De manière pratique, 85% des Présidents de Conseils d’Administration en fonction sont à contre courant des textes réglementaires ce qui interpelle le processus de remplacement progressif car seul15% de ces Présidents semble aguerri au strict respect du delai fixé à 6 ans à un poste.
Concrètement, sur 113 entreprises et établissements publics répertoriés, 102 entreprises fournissent l’information sur la nomination des Présidents des Conseils d’Administration soit 90,20%.
Par ailleurs,sur les 102 d’entreprises, 48 Présidents soit 47% auront dépassés la période prévue de leur mandat de six ans le 12 juillet 2023.
Un regard objectif démontre que les durées dans les postes vont pratiquement de 6 à 31ans; à cet effet, 31 Présidents de conseils d’administration ont un mandat qui s’étale de 6 à 11 ans, 16 ont une longévité au poste variant de 12 à 17 ans, 3 ont un mandat de 18 à 23 ans et 3 cumulent une durée de plus de 23 ans, pour un quota de 8 femmes sur 48 soit 16,66% de l’effectif.

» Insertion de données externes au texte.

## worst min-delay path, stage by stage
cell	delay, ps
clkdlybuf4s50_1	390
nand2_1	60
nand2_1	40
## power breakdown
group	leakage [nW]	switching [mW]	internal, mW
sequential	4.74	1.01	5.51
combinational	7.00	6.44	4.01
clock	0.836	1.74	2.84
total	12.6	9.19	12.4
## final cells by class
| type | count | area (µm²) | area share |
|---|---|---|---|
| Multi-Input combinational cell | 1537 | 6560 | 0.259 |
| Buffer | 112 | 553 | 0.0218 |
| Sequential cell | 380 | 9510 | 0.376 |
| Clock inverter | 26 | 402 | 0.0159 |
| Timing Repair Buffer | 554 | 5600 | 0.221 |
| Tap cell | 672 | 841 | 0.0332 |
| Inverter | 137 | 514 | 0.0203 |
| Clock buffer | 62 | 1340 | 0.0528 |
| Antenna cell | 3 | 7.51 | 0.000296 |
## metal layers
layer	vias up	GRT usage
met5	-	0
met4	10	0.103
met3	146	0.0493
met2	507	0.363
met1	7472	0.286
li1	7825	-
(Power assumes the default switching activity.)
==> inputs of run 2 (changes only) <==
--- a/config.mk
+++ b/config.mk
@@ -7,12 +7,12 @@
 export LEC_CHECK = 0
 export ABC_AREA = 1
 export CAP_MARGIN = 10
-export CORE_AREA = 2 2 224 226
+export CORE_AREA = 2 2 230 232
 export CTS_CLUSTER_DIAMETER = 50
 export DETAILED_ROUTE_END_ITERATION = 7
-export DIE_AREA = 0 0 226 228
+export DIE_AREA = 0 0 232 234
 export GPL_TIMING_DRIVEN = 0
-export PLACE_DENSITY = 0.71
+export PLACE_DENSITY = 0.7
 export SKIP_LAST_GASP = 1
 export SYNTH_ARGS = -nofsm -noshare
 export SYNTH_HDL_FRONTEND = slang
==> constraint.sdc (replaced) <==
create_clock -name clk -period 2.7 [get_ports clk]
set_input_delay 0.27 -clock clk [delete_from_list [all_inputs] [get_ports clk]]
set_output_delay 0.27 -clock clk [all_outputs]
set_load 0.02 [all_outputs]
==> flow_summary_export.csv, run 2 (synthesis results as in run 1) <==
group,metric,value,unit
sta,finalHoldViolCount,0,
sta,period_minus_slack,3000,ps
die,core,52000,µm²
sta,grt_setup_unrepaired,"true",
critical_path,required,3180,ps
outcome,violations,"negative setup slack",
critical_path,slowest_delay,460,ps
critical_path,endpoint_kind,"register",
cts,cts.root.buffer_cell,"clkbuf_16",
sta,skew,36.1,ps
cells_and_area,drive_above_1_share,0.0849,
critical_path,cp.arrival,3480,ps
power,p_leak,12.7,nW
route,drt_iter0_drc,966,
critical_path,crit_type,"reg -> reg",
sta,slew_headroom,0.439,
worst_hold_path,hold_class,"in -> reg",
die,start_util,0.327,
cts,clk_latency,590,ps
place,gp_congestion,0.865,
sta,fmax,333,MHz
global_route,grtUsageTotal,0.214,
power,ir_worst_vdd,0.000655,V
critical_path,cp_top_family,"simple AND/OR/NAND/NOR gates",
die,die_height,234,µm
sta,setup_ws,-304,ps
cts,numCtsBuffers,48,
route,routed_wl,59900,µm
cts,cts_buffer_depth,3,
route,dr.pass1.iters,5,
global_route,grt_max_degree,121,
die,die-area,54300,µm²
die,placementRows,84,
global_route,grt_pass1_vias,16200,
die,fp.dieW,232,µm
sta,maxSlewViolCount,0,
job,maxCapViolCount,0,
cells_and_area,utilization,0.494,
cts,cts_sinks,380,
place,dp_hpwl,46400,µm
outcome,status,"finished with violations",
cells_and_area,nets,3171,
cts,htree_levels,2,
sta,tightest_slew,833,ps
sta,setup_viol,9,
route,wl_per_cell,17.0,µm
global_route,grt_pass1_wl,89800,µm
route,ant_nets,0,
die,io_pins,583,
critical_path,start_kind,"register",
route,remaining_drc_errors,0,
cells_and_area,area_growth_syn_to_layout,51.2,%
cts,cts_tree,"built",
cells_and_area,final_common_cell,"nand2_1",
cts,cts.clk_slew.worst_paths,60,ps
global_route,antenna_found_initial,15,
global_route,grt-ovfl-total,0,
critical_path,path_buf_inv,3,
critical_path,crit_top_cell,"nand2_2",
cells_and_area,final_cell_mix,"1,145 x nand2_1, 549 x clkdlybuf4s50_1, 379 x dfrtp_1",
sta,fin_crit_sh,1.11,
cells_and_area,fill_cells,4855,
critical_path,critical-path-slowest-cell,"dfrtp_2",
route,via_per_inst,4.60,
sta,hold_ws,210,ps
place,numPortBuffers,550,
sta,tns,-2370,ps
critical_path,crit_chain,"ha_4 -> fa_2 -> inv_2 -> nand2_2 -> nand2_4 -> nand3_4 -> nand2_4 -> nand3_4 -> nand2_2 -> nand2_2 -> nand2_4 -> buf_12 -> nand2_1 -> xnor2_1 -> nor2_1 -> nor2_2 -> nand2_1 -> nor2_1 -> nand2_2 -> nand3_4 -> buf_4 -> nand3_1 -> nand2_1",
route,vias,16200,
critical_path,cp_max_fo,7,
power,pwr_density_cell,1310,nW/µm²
File: src/rtl/rmt_recovery_ctrl_pkg.sv
// Shared types and constants for the RMT recovery controller slice.
package rmt_recovery_ctrl_pkg;

    // Number of RMT write ports taken over during an AMT->RMT copy.
    localparam int RMT_WR_PORTS = 4;

    // Controller states: normal rename forwarding, or copying the AMT.
    typedef enum logic [0:0] {
        ST_IDLE = 1'b0,
        ST_COPY = 1'b1
    } rmt_state_e;

    // Width of the beat counter: ceil(log2(depth/ports)), never below 1.
    function automatic int beat_bits(input int depth);
        int beats;
        beats = depth / RMT_WR_PORTS;
        return (beats > 1) ? $clog2(beats) : 1;
    endfunction

endpackage

File: src/rtl/rmt_recovery_ctrl_wr_mux.sv
// One RMT write port: selects the rename write or the AMT copy write,
// and can block the write entirely.
module rmt_wr_mux
    import rmt_recovery_ctrl_pkg::*;
#(
    parameter int SRAM_INDEX = 4,
    parameter int SRAM_WIDTH = 8
) (
    input  logic                  copy_sel,
    input  logic                  wr_block,
    input  logic                  ren_we,
    input  logic [SRAM_INDEX-1:0] ren_addr,
    input  logic [SRAM_WIDTH-1:0] ren_data,
    input  logic [SRAM_INDEX-1:0] cp_addr,
    input  logic [SRAM_WIDTH-1:0] cp_data,
    output logic                  rmt_we,
    output logic [SRAM_INDEX-1:0] rmt_addr,
    output logic [SRAM_WIDTH-1:0] rmt_data
);

    // Per-port 2:1 select; a blocked port never writes regardless of source.
    always_comb begin
        rmt_we   = 1'b0;
        rmt_addr = ren_addr;
        rmt_data = ren_data;
        if (wr_block) begin
            rmt_we = 1'b0;
        end else if (copy_sel) begin
            rmt_we   = 1'b1;
            rmt_addr = cp_addr;
            rmt_data = cp_data;
        end else begin
            rmt_we = ren_we;
        end
    end

endmodule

En outre, référence faites aux données consultées, seuls 7 Présidents de Conseils d’Administration soit un pourcentage de 15% sont dans le respect de la durée de 6 ans au poste de PCA; un taux de non-conformité de 85% et assez inquiétant au regard des exigences de la loi de 1999 soutenueu par celle de 2017, laquelle mettait en lumière que 41 PCA sur les 48 avaient déjà des mandats largement dépassés. La loi est dure mais c’est la loi, dans le respect de celle ci, le Chef de l’Etat devrait indubitablement procéder au remplacement de tous les Présidents de conseils d’administration dont les mandats sont largement échus afin que rayonne ce concept chère à lui, la « République exemplaire ».
Loin d’une analyse à tirs groupés, la nécessité de remplacer s’impose car, dans le non-respect des lois et décrets est une violation flagrante de l’Etat de droit et un acte de délinquance administrative; l’enracinement des dirigeants n’est pas toujours à la hauteur des performances attendus; la théorie du changement instituée dans le cadre de la réforme des entités publiques ne peut guère s’appliquer sans oublier les dirigeants concernés qui engagent leur responsabilité civile et pénale en prenant des actes dont la légitimité peut être contestée.
Globalement, procéder au remplacement ne saurait être une punition bien au contraire, c’est la reconnaissance de la nation pour un travail appréciable; une appréciation doublée de la seule volonté du législateur camerounais que le fonction de Président de la République encadre.